I felt as if I'd been forgotten about. To be honest, I've felt like that a lot of times with mental health services. I'm sort of left to my own devices, with no continuous support (even though I have frequent suicidal thoughts and self harm regularly). I could've been a real risk to myself, and no one would've known.

Anyway, I have approached my GP about referral to my local mental health services. I told her that the whole thing had been really confusing and I didn't know if I'd be getting the therapy that had been suggested. Unfortunately the GP didn't know much about different therapies, so she upped my Sertraline dose; based on the fact that my Depression score was still high (21 I think?). It turns out that I can self refer to the primary mental healthcare team; who will then refer me to the appropriate service. I have a feeling they'll just try and get me to go through CBT all over again. If they do, I'm very tempted to tell them to forget it. That may be the depression talking, but I'm so fed up of getting so far, being built up with promises of various services, and then it all being taken away.

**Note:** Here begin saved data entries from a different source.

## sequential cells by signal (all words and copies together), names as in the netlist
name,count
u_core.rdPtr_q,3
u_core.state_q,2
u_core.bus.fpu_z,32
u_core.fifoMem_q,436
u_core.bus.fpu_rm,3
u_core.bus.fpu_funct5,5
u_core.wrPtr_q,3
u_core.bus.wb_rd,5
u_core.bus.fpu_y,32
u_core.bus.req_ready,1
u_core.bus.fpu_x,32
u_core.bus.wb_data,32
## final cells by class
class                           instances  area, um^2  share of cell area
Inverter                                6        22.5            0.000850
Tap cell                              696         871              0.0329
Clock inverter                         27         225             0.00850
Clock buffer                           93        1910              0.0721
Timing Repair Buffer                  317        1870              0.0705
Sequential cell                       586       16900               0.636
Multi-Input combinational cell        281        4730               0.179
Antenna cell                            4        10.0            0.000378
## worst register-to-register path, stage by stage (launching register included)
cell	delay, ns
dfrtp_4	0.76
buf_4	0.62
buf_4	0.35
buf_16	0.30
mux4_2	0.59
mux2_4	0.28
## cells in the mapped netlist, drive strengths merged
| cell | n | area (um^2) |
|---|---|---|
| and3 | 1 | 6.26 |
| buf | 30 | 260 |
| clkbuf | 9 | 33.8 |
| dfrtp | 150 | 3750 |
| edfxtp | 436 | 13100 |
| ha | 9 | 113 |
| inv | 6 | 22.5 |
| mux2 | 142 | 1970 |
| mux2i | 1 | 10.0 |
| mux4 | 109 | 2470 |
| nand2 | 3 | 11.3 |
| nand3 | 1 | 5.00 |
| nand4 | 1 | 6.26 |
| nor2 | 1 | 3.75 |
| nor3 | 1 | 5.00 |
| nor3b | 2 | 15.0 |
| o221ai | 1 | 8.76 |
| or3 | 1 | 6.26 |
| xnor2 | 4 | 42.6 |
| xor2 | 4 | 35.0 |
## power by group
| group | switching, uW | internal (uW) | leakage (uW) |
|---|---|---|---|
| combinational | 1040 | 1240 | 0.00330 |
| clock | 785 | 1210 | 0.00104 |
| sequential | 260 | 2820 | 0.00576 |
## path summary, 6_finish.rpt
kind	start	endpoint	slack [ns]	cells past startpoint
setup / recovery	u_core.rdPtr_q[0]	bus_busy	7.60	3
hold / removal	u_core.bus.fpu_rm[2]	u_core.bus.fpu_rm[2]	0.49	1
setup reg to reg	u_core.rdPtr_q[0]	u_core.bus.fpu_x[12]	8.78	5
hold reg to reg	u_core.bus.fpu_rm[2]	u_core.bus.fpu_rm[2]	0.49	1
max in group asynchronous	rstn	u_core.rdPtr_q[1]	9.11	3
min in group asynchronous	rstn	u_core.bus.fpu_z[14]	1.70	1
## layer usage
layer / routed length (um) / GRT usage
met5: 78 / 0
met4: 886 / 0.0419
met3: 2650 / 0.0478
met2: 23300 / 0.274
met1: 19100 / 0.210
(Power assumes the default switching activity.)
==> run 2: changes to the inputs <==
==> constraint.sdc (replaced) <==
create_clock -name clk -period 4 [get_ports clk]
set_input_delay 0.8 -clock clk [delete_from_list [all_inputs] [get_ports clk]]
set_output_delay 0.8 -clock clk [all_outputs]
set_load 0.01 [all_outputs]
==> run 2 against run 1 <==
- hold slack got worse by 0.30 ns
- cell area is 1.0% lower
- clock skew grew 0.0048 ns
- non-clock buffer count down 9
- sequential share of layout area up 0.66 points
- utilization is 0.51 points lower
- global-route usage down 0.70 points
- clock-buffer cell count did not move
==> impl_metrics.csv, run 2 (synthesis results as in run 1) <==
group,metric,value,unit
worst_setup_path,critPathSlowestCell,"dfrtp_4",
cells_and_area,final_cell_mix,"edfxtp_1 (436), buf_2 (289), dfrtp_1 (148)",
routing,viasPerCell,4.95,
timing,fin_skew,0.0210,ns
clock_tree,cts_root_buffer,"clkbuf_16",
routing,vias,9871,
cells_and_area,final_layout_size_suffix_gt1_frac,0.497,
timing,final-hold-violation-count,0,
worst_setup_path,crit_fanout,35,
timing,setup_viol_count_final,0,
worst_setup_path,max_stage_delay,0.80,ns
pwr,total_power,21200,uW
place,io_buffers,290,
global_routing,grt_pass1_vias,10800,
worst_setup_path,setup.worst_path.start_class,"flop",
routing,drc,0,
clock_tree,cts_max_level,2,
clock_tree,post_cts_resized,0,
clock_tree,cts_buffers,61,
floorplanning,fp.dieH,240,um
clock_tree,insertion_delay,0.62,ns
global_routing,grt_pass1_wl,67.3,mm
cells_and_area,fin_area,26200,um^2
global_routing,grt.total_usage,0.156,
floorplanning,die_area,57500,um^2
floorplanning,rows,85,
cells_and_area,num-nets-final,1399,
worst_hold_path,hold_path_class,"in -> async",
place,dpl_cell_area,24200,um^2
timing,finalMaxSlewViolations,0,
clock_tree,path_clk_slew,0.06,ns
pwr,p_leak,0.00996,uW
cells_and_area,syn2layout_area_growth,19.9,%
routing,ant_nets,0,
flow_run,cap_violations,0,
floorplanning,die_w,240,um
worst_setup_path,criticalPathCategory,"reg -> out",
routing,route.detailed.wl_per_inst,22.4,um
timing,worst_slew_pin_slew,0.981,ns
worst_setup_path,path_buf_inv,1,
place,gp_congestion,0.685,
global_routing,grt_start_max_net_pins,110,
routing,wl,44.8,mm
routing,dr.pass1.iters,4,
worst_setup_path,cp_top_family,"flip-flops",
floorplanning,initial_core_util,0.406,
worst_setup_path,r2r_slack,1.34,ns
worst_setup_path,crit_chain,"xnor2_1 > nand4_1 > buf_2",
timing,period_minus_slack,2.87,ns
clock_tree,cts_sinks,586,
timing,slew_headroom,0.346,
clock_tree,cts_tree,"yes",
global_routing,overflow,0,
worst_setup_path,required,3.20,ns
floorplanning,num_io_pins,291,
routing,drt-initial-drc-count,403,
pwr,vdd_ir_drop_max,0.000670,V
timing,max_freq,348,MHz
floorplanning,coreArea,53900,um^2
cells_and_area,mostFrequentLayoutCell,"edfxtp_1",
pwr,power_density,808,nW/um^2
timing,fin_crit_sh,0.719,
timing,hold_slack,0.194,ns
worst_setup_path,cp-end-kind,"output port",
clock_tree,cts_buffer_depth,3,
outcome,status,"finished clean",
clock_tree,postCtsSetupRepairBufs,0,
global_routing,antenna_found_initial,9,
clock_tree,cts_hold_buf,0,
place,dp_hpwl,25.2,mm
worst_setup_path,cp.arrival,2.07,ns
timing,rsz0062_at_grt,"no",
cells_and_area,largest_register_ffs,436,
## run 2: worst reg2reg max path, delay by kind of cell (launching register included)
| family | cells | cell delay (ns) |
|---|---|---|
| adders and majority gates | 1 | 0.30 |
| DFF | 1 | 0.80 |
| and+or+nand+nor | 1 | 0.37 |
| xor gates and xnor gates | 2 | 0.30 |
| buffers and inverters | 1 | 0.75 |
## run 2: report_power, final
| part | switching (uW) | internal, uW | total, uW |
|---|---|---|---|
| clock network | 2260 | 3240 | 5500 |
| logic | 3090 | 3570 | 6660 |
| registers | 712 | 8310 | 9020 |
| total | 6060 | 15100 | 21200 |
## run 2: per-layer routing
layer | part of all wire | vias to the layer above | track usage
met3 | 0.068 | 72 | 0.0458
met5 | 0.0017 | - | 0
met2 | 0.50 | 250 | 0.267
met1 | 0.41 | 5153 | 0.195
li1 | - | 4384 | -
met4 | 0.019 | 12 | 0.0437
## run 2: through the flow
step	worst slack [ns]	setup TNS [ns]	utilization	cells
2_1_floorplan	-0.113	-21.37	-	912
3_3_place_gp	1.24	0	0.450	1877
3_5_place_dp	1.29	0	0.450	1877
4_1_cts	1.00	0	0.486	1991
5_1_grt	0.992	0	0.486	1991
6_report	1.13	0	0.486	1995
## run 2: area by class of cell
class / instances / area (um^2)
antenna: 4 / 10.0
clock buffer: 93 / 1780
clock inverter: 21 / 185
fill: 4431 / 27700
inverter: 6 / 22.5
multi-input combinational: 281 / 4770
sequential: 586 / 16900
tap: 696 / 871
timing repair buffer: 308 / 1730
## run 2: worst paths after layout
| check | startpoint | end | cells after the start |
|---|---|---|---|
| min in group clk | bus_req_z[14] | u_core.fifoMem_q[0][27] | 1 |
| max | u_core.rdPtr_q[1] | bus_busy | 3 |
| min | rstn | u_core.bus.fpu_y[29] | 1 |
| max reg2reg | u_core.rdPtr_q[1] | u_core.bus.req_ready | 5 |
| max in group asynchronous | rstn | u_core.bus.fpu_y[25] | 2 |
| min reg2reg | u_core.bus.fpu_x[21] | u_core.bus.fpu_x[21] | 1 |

I may have mentioned this before, but I've been really confused about what my actual "official" diagnoses are. My GP showed me a letter from my medical notes (possibly the psychiatrist one?) and I noticed it said Moderate Depression, Anxiety, & Agoraphobia. The contents of the letter mentioned "symptoms of OCD" too. I didn't get chance to see more of the letter than that, but it kind of annoyed me that I'd been told one thing (i.e. the psych agreeing that I do have OCD) and another thing had been written down. It makes me wonder if other things I've been told, haven't made their way into my notes either? For example, the two therapies that were suggested to me (EMDR, & Psychodynamic therapy). I really want to get a copy of my medical records, but keep forgetting to ask. I just want things cleared up! I feel as if I'm being kept out of the loop so to speak. It reminds me of the time I'd been under the impression I had an M.E. diagnosis, but my notes said "Anxiety Disorder".

Back to the point; self referral. I have to ring up to self refer, so it's going to take more time for me to build up the courage for that. It's taken long enough for me to be completely honest and open with mental health staff, so it feels as if I'm back to square one!

Have you found yourself very lost with mental health services, and whether things suggested to you (diagnoses, therapies etc) were actually written down in your medical notes? I'd be very interested to hear how similar my experience is to others'.